Every franchise has a creation myth. For the Dallas Mavericks, it begins on a Tuesday night in October 1980 in a city that was still learning what NBA basketball looked like — and at the center of that moment was a 6-foot-3 point guard from Monessen, Pennsylvania, named Brad Davis. He ran the offense. He set the tone. He was the first Dallas Maverick to play the first Dallas Mavericks game, and he never stopped being exactly that: the Original Maverick.
Davis did not arrive in Dallas with star power or a lottery pedigree. He arrived with a professional's mind, a point guard's vision, and a quiet understanding of what it means to serve a team rather than decorate one. What followed was twelve years of setting screens, making passes, and building the identity of a franchise from the ground up. When the Mavericks retired his number 15 on April 18, 2000, they were not honoring statistics. They were honoring the man who was there before there was anything to honor.
The Road to Dallas
Davis played college basketball at the University of Maryland under Lefty Driesell before being selected in the second round of the 1977 NBA Draft by the Los Angeles Lakers. His early career was a journey through basketball's margins — brief stints in Los Angeles, Indiana, and Utah, and even a season with the Montana Gold of the Western Basketball Association. By 1980, he was a 24-year-old journeyman point guard with a resume that suggested a career on the fringes of professional basketball.

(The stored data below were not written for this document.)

--- src/rtl/loop_seq_dwell_timer.sv ---
// Loadable down-counter that measures how long the sequencer holds each value.
module loop_seq_dwell_timer
    import loop_seq_pkg::*;
#(
    parameter int DWELL_W = 8
) (
    input  logic               clk,
    input  logic               reset,
    input  logic               load,
    input  logic [DWELL_W-1:0] load_val,
    input  logic               en,
    input  logic               freeze,
    output logic               expire
);

    logic [DWELL_W-1:0] count_q;
    logic [DWELL_W-1:0] count_d;

    // The count includes the current cycle, so a count of one marks the final dwell cycle.
    always_comb begin
        count_d = count_q;
        if (load) begin
            count_d = load_val;
        end else if (en && !freeze && (count_q != '0)) begin
            count_d = count_q - 1'b1;
        end
    end

    always_ff @(posedge clk) begin
        if (reset) begin
            count_q <= '0;
        end else begin
            count_q <= count_d;
        end
    end

    assign expire = (count_q <= DWELL_W'(DWELL_MIN));

endmodule
### config.mk
export PLATFORM = sky130hd
export DESIGN_NAME = sd_desc_fetch
export DESIGN_NICKNAME = d
export VERILOG_FILES = /design/src/rtl/sd_desc_fetch.sv
export SDC_FILE = /design/constraint.sdc
export NUM_CORES = 1
export LEC_CHECK = 0
export CORE_ASPECT_RATIO = 2
export CORE_UTILIZATION = 40
export DETAILED_ROUTE_END_ITERATION = 7
export PLACE_DENSITY = 0.67
export RECOVER_POWER = 25
export SYNTH_ARGS = -nofsm -noshare
export SYNTH_HDL_FRONTEND = slang
export SYNTH_SLANG_ARGS = --single-unit
### constraint.sdc
create_clock -name clk -period 3.8 [get_ports clk]
set_clock_uncertainty 0.1 [all_clocks]
set_input_delay 0.57 -clock clk [delete_from_list [all_inputs] [get_ports clk]]
set_output_delay 0.57 -clock clk [all_outputs]
set_load 0.01 [all_outputs]
### src/rtl/sd_desc_fetch.sv
// Storage-descriptor fetch engine: reads entries back-to-back, decodes option pairs, presents a flat descriptor.
// Optional macro SD_DESC_FETCH_ERR_EN adds sdf__xx2__err (bad delineation or no EOM within MAX_ENTRIES).
`ifndef MGR_WU_ADDRESS_WIDTH
`define MGR_WU_ADDRESS_WIDTH 8
`endif
`ifndef MGR_WU_OPT_PER_INST
`define MGR_WU_OPT_PER_INST 4
`endif
`ifndef MGR_WU_OPT_TYPE_WIDTH
`define MGR_WU_OPT_TYPE_WIDTH 4
`endif
`ifndef MGR_WU_OPT_VALUE_WIDTH
`define MGR_WU_OPT_VALUE_WIDTH 16
`endif
`ifndef MGR_INST_TYPE_WIDTH
`define MGR_INST_TYPE_WIDTH 4
`endif

module sd_desc_fetch #(
  parameter int ADDR_W      = `MGR_WU_ADDRESS_WIDTH,
  parameter int NUM_OPT     = `MGR_WU_OPT_PER_INST,
  parameter int TYPE_W      = `MGR_WU_OPT_TYPE_WIDTH,
  parameter int VALUE_W     = `MGR_WU_OPT_VALUE_WIDTH,
  parameter int MAX_ENTRIES = 8,
  parameter logic [TYPE_W-1:0] OPT_START_ADDR = TYPE_W'(1),
  parameter logic [TYPE_W-1:0] OPT_NUM_LINES  = TYPE_W'(2),
  parameter logic [TYPE_W-1:0] OPT_STRIDE     = TYPE_W'(3),
  parameter logic [TYPE_W-1:0] OPT_ORDER      = TYPE_W'(4)
) (
  input  logic                            clk,
  input  logic                            reset_poweron,
  input  logic                            xx1__sdf__valid,
  input  logic [ADDR_W-1:0]               xx1__sdf__stor_desc_ptr,
  output logic                            sdf__xx1__ready,
  output logic                            sdf__sdm__read,
  output logic [ADDR_W-1:0]               sdf__sdm__addr,
  input  logic                            sdm__sdf__valid,
  input  logic [1:0]                      sdm__sdf__icntl,
  input  logic [1:0]                      sdm__sdf__dcntl,
  input  logic [`MGR_INST_TYPE_WIDTH-1:0] sdm__sdf__op,
  input  logic [TYPE_W-1:0]               sdm__sdf__option_type  [NUM_OPT],
  input  logic [VALUE_W-1:0]              sdm__sdf__option_value [NUM_OPT],
  output logic                            sdf__xx2__valid,
  input  logic                            xx2__sdf__ready,
  output logic [VALUE_W-1:0]              sdf__xx2__start_addr,
  output logic [VALUE_W-1:0]              sdf__xx2__num_lines,
  output logic [VALUE_W-1:0]              sdf__xx2__stride,
  output logic [VALUE_W-1:0]              sdf__xx2__order,
  output logic [3:0]                      sdf__xx2__num_entries
`ifdef SD_DESC_FETCH_ERR_EN
  ,
  output logic                            sdf__xx2__err
`endif
);

  typedef enum logic [1:0] {S_IDLE, S_ISSUE, S_DRAIN, S_HOLD} state_t;
  localparam logic [3:0] MAX_CNT = 4'(MAX_ENTRIES);

  state_t              state_q, state_d;
  logic [ADDR_W-1:0]   addr_q, addr_d;
  logic [3:0]          issued_q, issued_d, entries_q, entries_d;
  logic [2:0]          out_q, out_d;
  logic                done_q, done_d, rdy_q, rdy_d, vld_q, vld_d;
  logic [VALUE_W-1:0]  start_q, start_d, lines_q, lines_d, stride_q, stride_d, order_q, order_d;
  logic                read, ret_live, take, ret_eom;
`ifdef SD_DESC_FETCH_ERR_EN
  logic                err_q, err_d;
`endif

  always_comb begin
    state_d   = state_q;
    addr_d    = addr_q;
    issued_d  = issued_q;
    entries_d = entries_q;
    out_d     = out_q;
    done_d    = done_q;
    start_d   = start_q;
    lines_d   = lines_q;
    stride_d  = stride_q;
    order_d   = order_q;
`ifdef SD_DESC_FETCH_ERR_EN
    err_d     = err_q;
`endif
    read      = 1'b0;
    // Only a live fetch owns the return path; anything arriving in IDLE is stale.
    ret_live  = sdm__sdf__valid && (state_q == S_ISSUE || state_q == S_DRAIN);
    take      = ret_live && !done_q;
    ret_eom   = take && sdm__sdf__dcntl[0];

    case (state_q)
      S_IDLE: begin
        if (xx1__sdf__valid) begin
          state_d   = S_ISSUE;
          addr_d    = xx1__sdf__stor_desc_ptr;
          issued_d  = '0;
          entries_d = '0;
          out_d     = '0;
          done_d    = 1'b0;
          start_d   = '0;
          lines_d   = '0;
          stride_d  = '0;
          order_d   = '0;
`ifdef SD_DESC_FETCH_ERR_EN
          err_d     = 1'b0;
`endif
        end
      end
      S_ISSUE: begin
        read = !ret_eom && (issued_q < MAX_CNT);
        if (read) begin
          addr_d   = addr_q + ADDR_W'(1);
          issued_d = issued_q + 4'd1;
        end
        if (ret_eom || issued_d == MAX_CNT) state_d = S_DRAIN;
      end
      S_HOLD: begin
        if (xx2__sdf__ready) state_d = S_IDLE;
      end
      default: ;
    endcase

    if (take) begin
      entries_d = entries_q + 4'd1;
      for (int i = 0; i < NUM_OPT; i++) begin
        case (sdm__sdf__option_type[i])
          OPT_START_ADDR: start_d  = sdm__sdf__option_value[i];
          OPT_NUM_LINES:  lines_d  = sdm__sdf__option_value[i];
          OPT_STRIDE:     stride_d = sdm__sdf__option_value[i];
          OPT_ORDER:      order_d  = sdm__sdf__option_value[i];
          default: ;
        endcase
      end
      if (sdm__sdf__dcntl[0]) done_d = 1'b1;
`ifdef SD_DESC_FETCH_ERR_EN
      if ((entries_q == 4'd0) != sdm__sdf__icntl[1]) err_d = 1'b1;
      if (entries_d == MAX_CNT && !sdm__sdf__dcntl[0]) err_d = 1'b1;
`endif
    end

    case ({read, ret_live})
      2'b10:   out_d = out_q + 3'd1;
      2'b01:   out_d = out_q - 3'd1;
      default: ;
    endcase

    // Counting the return in the same cycle lets HOLD start right after the last return.
    if (state_q == S_DRAIN && out_d == 3'd0) state_d = S_HOLD;

    rdy_d = (state_d == S_IDLE);
    vld_d = (state_d == S_HOLD);
  end

  always_ff @(posedge clk or negedge reset_poweron) begin
    if (!reset_poweron) begin
      state_q   <= S_IDLE;
      addr_q    <= '0;
      issued_q  <= '0;
      entries_q <= '0;
      out_q     <= '0;
      done_q    <= 1'b0;
      rdy_q     <= 1'b0;
      vld_q     <= 1'b0;
      start_q   <= '0;
      lines_q   <= '0;
      stride_q  <= '0;
      order_q   <= '0;
`ifdef SD_DESC_FETCH_ERR_EN
      err_q     <= 1'b0;
`endif
    end else begin
      state_q   <= state_d;
      addr_q    <= addr_d;
      issued_q  <= issued_d;
      entries_q <= entries_d;
      out_q     <= out_d;
      done_q    <= done_d;
      rdy_q     <= rdy_d;
      vld_q     <= vld_d;
      start_q   <= start_d;
      lines_q   <= lines_d;
      stride_q  <= stride_d;
      order_q   <= order_d;
`ifdef SD_DESC_FETCH_ERR_EN
      err_q     <= err_d;
`endif
    end
  end

  assign sdf__xx1__ready       = rdy_q;
  assign sdf__sdm__read        = read;
  assign sdf__sdm__addr        = addr_q;
  assign sdf__xx2__valid       = vld_q;
  assign sdf__xx2__start_addr  = start_q;
  assign sdf__xx2__num_lines   = lines_q;
  assign sdf__xx2__stride      = stride_q;
  assign sdf__xx2__order       = order_q;
  assign sdf__xx2__num_entries = entries_q;
`ifdef SD_DESC_FETCH_ERR_EN
  assign sdf__xx2__err         = err_q;
`endif

  logic unused_in;
  assign unused_in = ^{sdm__sdf__op, sdm__sdf__icntl, sdm__sdf__dcntl[1]};

endmodule
**src/rtl/pipe_stage_reg.sv**
```systemverilog
// pipe_stage_reg: fetch-to-decode pipeline register with valid/ready handshakes.
// Flush discards every held instruction. Whenever out_valid is low, out_instr
// reads as the bubble instruction NOP_INSTR.
// Optional build macro PIPE_STAGE_REG_SKID_EN adds one skid entry. With it,
// in_ready comes from state only, so no combinational path runs from
// out_ready to in_ready. Without it, the stage holds a single entry and
// in_ready follows out_ready combinationally.
module pipe_stage_reg #(
  parameter int                ADDR_W    = 32,
  parameter int                DATA_W    = 32,
  parameter logic [DATA_W-1:0] NOP_INSTR = DATA_W'(32'h00000013)
) (
  input  logic              clk,
  input  logic              rst,
  input  logic              in_valid,
  output logic              in_ready,
  input  logic [ADDR_W-1:0] in_addr,
  input  logic [DATA_W-1:0] in_instr,
  input  logic              flush,
  output logic              out_valid,
  input  logic              out_ready,
  output logic [ADDR_W-1:0] out_addr,
  output logic [DATA_W-1:0] out_instr
);

  logic              main_valid;
  logic [ADDR_W-1:0] main_addr;
  logic [DATA_W-1:0] main_instr;
  logic              in_xfer;
  logic              out_xfer;

  assign in_xfer   = in_valid && in_ready;
  assign out_xfer  = main_valid && out_ready;
  assign out_valid = main_valid;
  assign out_addr  = main_addr;
  // When the stage is empty, decode sees a bubble even if stale payload bits remain.
  assign out_instr = main_valid ? main_instr : NOP_INSTR;

`ifdef PIPE_STAGE_REG_SKID_EN

  logic              skid_valid;
  logic [ADDR_W-1:0] skid_addr;
  logic [DATA_W-1:0] skid_instr;

  // in_ready depends only on the skid flop and reset.
  // This keeps out_ready out of the upstream timing path.
  assign in_ready = !rst && !skid_valid;

  // Main register refills from skid first to keep acceptance order; skid catches overflow under backpressure.
  always_ff @(posedge clk or posedge rst) begin
    if (rst) begin
      main_valid <= 1'b0;
      main_addr  <= '0;
      main_instr <= NOP_INSTR;
      skid_valid <= 1'b0;
      skid_addr  <= '0;
      skid_instr <= NOP_INSTR;
    end else if (flush) begin
      main_valid <= 1'b0;
      skid_valid <= 1'b0;
    end else if (!main_valid || out_xfer) begin
      if (skid_valid) begin
        main_valid <= 1'b1;
        main_addr  <= skid_addr;
        main_instr <= skid_instr;
        skid_valid <= 1'b0;
      end else if (in_xfer) begin
        main_valid <= 1'b1;
        main_addr  <= in_addr;
        main_instr <= in_instr;
      end else begin
        main_valid <= 1'b0;
      end
    end else if (in_xfer) begin
      skid_valid <= 1'b1;
      skid_addr  <= in_addr;
      skid_instr <= in_instr;
    end
  end

`else

  // A single-entry stage can accept new input when it is empty or draining this cycle.
  assign in_ready = !rst && (!main_valid || out_ready);

  // Load on accept, which covers replace-on-drain.
  // Clear on a drain that has no refill.
  // out_addr keeps its last value when the stage empties.
  always_ff @(posedge clk or posedge rst) begin
    if (rst) begin
      main_valid <= 1'b0;
      main_addr  <= '0;
      main_instr <= NOP_INSTR;
    end else if (flush) begin
      main_valid <= 1'b0;
    end else if (in_xfer) begin
      main_valid <= 1'b1;
      main_addr  <= in_addr;
      main_instr <= in_instr;
    end else if (out_xfer) begin
      main_valid <= 1'b0;
    end
  end

`endif

endmodule

```
<file path="src/rtl/ro_scan_ctrl.sv">
// Ring-oscillator scan sequencer. Enables one unmasked RO at a time, counts its
// synchronized rising edges over a gate window, and streams out (index, count).
module ro_scan_ctrl #(
    parameter int NUM_RO        = 8,
    parameter int CNT_WIDTH     = 16,
    parameter int WIN_WIDTH     = 16,
    parameter int SYNC_STAGES   = 2,
    parameter int SETTLE_CYCLES = 4
) (
    input  logic                       iClk,
    input  logic                       iRst,
    input  logic                       iStart,
    input  logic [NUM_RO-1:0]          iMask,
    input  logic [WIN_WIDTH-1:0]       iWindow,
    input  logic [NUM_RO-1:0]          iOsc,
    output logic [NUM_RO-1:0]          oEn,
    output logic                       oValid,
    input  logic                       iReady,
    output logic [$clog2(NUM_RO)-1:0]  oIdx,
    output logic [CNT_WIDTH-1:0]       oCount,
    output logic                       oBusy,
    output logic                       oDone
);

    localparam int IDX_W = $clog2(NUM_RO);
    localparam logic [WIN_WIDTH-1:0] SETTLE_LOAD = WIN_WIDTH'(SETTLE_CYCLES - 1);

    typedef enum logic [1:0] {IDLE, SETTLE, MEASURE, REPORT} stateT;

    stateT                           state;
    logic [SYNC_STAGES-1:0][NUM_RO-1:0] syncFf;
    logic                            prevSample;
    logic                            selSync;
    logic                            oscEdge;
    logic [NUM_RO-1:0]               maskReg;
    logic [WIN_WIDTH-1:0]            winReg;
    logic [WIN_WIDTH-1:0]            timer;
    logic [CNT_WIDTH-1:0]            cnt;
    logic [CNT_WIDTH-1:0]            cntNext;
    logic [IDX_W-1:0]                firstIdx;
    logic [IDX_W-1:0]                nextIdx;
    logic                            nextFound;

    function automatic logic [NUM_RO-1:0] oneHot(input logic [IDX_W-1:0] idx);
        return NUM_RO'(1) << idx;
    endfunction

    // Every RO input is synchronized; only the selected channel feeds the edge detector.
    always_ff @(posedge iClk) begin
        if (iRst) begin
            syncFf     <= '0;
            prevSample <= 1'b0;
        end else begin
            syncFf[0] <= iOsc;
            for (int s = 1; s < SYNC_STAGES; s++) begin
                syncFf[s] <= syncFf[s-1];
            end
            prevSample <= selSync;
        end
    end

    assign selSync = syncFf[SYNC_STAGES-1][oIdx];
    assign oscEdge = selSync & ~prevSample;
    assign cntNext = (oscEdge && (cnt != '1)) ? cnt + CNT_WIDTH'(1) : cnt;

    // NOTE: every output of this block gets a default before the loop, so no latch is inferred.
    always_comb begin
        firstIdx  = '0;
        nextIdx   = '0;
        nextFound = 1'b0;
        // Descending walk: the last hit is the lowest qualifying index.
        for (int i = NUM_RO - 1; i >= 0; i--) begin
            if (iMask[i]) begin
                firstIdx = IDX_W'(i);
            end
            if (maskReg[i] && (i > int'(oIdx))) begin
                nextFound = 1'b1;
                nextIdx   = IDX_W'(i);
            end
        end
    end

    always_ff @(posedge iClk) begin
        if (iRst) begin
            state   <= IDLE;
            oEn     <= '0;
            oValid  <= 1'b0;
            oIdx    <= '0;
            oCount  <= '0;
            oBusy   <= 1'b0;
            oDone   <= 1'b0;
            maskReg <= '0;
            winReg  <= '0;
            timer   <= '0;
            cnt     <= '0;
        end else begin
            oDone <= 1'b0;
            case (state)
                IDLE: begin
                    if (iStart) begin
                        if (iMask != '0) begin
                            maskReg <= iMask;
                            winReg  <= (iWindow == '0) ? WIN_WIDTH'(1) : iWindow;
                            oIdx    <= firstIdx;
                            oEn     <= oneHot(firstIdx);
                            oBusy   <= 1'b1;
                            timer   <= SETTLE_LOAD;
                            state   <= SETTLE;
                        end else begin
                            oDone <= 1'b1;
                        end
                    end
                end
                SETTLE: begin
                    cnt <= '0;
                    if (timer == '0) begin
                        timer <= winReg - WIN_WIDTH'(1);
                        state <= MEASURE;
                    end else begin
                        timer <= timer - WIN_WIDTH'(1);
                    end
                end
                MEASURE: begin
                    cnt <= cntNext;
                    if (timer == '0) begin
                        // The RO is switched off on the same edge the result appears.
                        oEn    <= '0;
                        oValid <= 1'b1;
                        oCount <= cntNext;
                        state  <= REPORT;
                    end else begin
                        timer <= timer - WIN_WIDTH'(1);
                    end
                end
                REPORT: begin
                    if (iReady) begin
                        oValid <= 1'b0;
                        if (nextFound) begin
                            oIdx  <= nextIdx;
                            oEn   <= oneHot(nextIdx);
                            timer <= SETTLE_LOAD;
                            state <= SETTLE;
                        end else begin
                            oBusy <= 1'b0;
                            oDone <= 1'b1;
                            state <= IDLE;
                        end
                    end
                end
                default: state <= IDLE;
            endcase
        end
    end

endmodule

</file>
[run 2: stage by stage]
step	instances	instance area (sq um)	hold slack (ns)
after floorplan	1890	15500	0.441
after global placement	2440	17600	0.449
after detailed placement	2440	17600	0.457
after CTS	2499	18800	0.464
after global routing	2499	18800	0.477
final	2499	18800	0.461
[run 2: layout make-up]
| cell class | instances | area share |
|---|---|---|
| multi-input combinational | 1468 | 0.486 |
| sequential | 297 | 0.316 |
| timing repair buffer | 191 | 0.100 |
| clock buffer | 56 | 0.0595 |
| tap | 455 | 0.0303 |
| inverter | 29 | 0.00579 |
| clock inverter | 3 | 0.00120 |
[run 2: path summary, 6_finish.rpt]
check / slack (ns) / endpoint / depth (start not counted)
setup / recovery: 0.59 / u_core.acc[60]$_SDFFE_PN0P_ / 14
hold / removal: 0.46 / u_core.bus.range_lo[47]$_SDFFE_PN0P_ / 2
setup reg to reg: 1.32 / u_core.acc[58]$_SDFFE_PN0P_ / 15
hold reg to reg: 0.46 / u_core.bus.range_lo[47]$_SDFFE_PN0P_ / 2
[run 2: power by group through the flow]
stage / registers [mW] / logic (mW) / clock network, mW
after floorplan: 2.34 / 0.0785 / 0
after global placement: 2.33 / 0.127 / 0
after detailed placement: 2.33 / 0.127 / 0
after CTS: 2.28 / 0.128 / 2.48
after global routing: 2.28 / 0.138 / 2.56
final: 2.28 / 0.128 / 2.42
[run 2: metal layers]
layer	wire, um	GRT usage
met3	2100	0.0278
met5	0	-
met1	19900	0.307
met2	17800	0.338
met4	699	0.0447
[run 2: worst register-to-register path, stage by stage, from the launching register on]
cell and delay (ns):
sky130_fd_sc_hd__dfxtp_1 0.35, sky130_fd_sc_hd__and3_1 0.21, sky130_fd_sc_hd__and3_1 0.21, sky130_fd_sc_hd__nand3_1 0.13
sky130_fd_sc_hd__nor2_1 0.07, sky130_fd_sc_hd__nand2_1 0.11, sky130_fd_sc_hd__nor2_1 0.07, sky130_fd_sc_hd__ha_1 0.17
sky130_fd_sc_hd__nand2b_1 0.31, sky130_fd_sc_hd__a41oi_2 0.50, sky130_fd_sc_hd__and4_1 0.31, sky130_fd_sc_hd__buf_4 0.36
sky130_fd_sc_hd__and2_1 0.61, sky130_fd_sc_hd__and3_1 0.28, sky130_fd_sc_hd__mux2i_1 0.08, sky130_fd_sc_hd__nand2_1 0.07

Then the Dallas Mavericks held their expansion draft. They selected Brad Davis among their first players. It was a choice that would define both the player and the franchise. Davis became the starting point guard for the very first Mavericks team, and he would remain in Dallas for twelve of the next thirteen NBA seasons — a run that produced 7,067 points and 5,990 assists and, more importantly, the entire foundational identity of a franchise that had never existed before.
The Art of the Pass
Brad Davis was, at his core, one of the great passing point guards of his era. His 5,990 career assists with Dallas represented a franchise record that would stand for years — and the number understates what made him special, because Davis operated in an era before the modern space-and-pace game opened driving lanes and created kick-out opportunities. He made passes within a more physically congested game, against defenses that were allowed to be far more physical, and he did it with a consistency and unselfishness that coaches universally praised.
His role evolved over twelve seasons. In the early years, he was the floor general of an expansion roster that needed someone to hold everything together. As players like Rolando Blackman and Mark Aguirre arrived and developed, Davis became the conductor — the player whose understanding of his teammates' strengths maximized what they could do. He averaged nearly six assists per game across his Dallas career while keeping his turnovers among the lowest at the position. He did not make highlight plays. He made the right play, every time, in a way that never drew attention to itself.
From Expansion to Contender
The arc of the early Mavericks is inseparable from the arc of Brad Davis. He watched the franchise grow from a 15-win expansion team into a Western Conference Finals participant. He was the point guard who handed the ball to Rolando Blackman when Blackman was becoming the best scorer in franchise history. He was the teammate who shared the backcourt with Derek Harper when Harper was becoming one of the finest defensive guards in the league. He was the orchestrator of the 1987-88 Mavericks team that pushed the Los Angeles Lakers to seven games in the Western Conference Finals — the deepest playoff run in franchise history at the time.
Throughout that journey, Davis was the constant. Coaches came and went. Draft picks arrived and departed. The roster was rebuilt around new stars while Davis remained — a point guard who understood that his job was to make the team work, not to make himself noticed. In a league where individual glory drives almost every career decision, Brad Davis's twelve seasons of selfless service stand as one of the most genuine commitments to team basketball in the history of the sport.
Why the Mavericks Retired #15
The Mavericks retired Brad Davis's number 15 on April 18, 2000 — a ceremony that acknowledged something that box scores and highlight reels never fully captured. Davis was not just a player who wore the number. He was the embodiment of what the franchise asked of its players in its most vulnerable years: show up, put the team first, and make the people around you better than they would be without you.
His nickname — The Original Maverick — is not a marketing slogan. It is a statement of fact and a statement of values. Davis was there on day one. He was there through the losing, through the building, through the growing pains of a franchise learning what it was supposed to be. And when the franchise finally understood what it was supposed to be, it looked a lot like Brad Davis had been all along: professional, selfless, and relentlessly committed to making the team work.
Number 15 hangs in the rafters of American Airlines Center alongside Derek Harper (#12), Rolando Blackman (#22), and Dirk Nowitzki (#41). It is the humblest number in the group — the retirement of a player who never made an All-Star team, who never led the league in any statistical category, who never carried a team to a championship. What it honors is something more foundational: the player without whom none of the others would have had a franchise to join.